With the string "return" as the filter, copy each matching line from the records.

•••••

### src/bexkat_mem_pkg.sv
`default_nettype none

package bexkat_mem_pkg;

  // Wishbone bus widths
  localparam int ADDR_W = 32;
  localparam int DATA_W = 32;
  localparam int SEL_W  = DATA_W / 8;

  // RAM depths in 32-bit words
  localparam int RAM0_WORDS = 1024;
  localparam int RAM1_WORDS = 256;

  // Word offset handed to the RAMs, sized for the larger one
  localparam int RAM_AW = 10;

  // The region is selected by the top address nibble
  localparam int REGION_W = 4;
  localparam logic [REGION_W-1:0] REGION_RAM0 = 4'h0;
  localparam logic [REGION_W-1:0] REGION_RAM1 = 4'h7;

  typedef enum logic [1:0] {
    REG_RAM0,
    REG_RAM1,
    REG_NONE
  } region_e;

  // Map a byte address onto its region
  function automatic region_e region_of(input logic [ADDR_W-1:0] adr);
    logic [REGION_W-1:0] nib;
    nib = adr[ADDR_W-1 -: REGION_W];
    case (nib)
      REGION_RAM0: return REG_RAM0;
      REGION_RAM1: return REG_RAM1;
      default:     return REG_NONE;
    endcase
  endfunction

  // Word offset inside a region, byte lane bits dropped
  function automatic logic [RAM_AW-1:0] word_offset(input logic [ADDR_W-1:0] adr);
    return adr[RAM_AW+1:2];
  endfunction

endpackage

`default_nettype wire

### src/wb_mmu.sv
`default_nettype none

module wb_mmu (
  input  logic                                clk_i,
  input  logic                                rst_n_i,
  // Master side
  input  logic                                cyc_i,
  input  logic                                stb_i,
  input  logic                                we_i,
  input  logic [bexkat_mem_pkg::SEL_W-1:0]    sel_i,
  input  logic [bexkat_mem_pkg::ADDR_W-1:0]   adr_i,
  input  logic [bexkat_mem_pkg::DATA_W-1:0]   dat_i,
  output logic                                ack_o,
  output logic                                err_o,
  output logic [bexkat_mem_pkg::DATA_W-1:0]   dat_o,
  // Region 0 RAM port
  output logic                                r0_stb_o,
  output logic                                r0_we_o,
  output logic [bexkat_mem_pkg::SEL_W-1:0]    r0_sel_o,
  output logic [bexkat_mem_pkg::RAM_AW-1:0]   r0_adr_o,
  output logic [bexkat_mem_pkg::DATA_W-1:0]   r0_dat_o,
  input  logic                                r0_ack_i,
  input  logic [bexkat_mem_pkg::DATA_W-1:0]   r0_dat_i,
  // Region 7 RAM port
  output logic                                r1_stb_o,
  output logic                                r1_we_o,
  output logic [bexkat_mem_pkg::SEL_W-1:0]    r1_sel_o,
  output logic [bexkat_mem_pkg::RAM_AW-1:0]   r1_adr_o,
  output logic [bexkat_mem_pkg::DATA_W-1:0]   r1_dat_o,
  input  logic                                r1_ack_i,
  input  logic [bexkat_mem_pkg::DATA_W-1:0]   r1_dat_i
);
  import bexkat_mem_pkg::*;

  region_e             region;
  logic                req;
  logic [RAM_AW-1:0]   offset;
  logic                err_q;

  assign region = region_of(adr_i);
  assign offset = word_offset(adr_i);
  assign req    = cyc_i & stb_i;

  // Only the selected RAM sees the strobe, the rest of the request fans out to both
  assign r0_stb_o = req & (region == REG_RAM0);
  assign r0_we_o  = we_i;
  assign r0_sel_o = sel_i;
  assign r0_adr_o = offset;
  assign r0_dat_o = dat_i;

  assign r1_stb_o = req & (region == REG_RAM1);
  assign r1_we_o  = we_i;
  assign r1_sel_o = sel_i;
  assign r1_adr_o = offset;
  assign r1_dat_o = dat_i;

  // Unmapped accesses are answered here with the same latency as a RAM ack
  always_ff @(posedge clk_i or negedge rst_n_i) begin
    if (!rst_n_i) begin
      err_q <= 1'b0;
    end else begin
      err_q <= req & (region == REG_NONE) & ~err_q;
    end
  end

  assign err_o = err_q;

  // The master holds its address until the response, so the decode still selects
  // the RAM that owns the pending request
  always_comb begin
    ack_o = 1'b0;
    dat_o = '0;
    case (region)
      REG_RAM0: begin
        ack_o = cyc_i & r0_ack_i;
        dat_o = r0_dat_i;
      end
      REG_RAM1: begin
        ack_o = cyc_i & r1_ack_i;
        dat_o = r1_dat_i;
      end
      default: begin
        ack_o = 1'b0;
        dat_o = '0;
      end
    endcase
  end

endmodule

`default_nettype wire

•••••

#### Your solution
      REGION_RAM0: return REG_RAM0;
      REGION_RAM1: return REG_RAM1;
      default:     return REG_NONE;
    return adr[RAM_AW+1:2];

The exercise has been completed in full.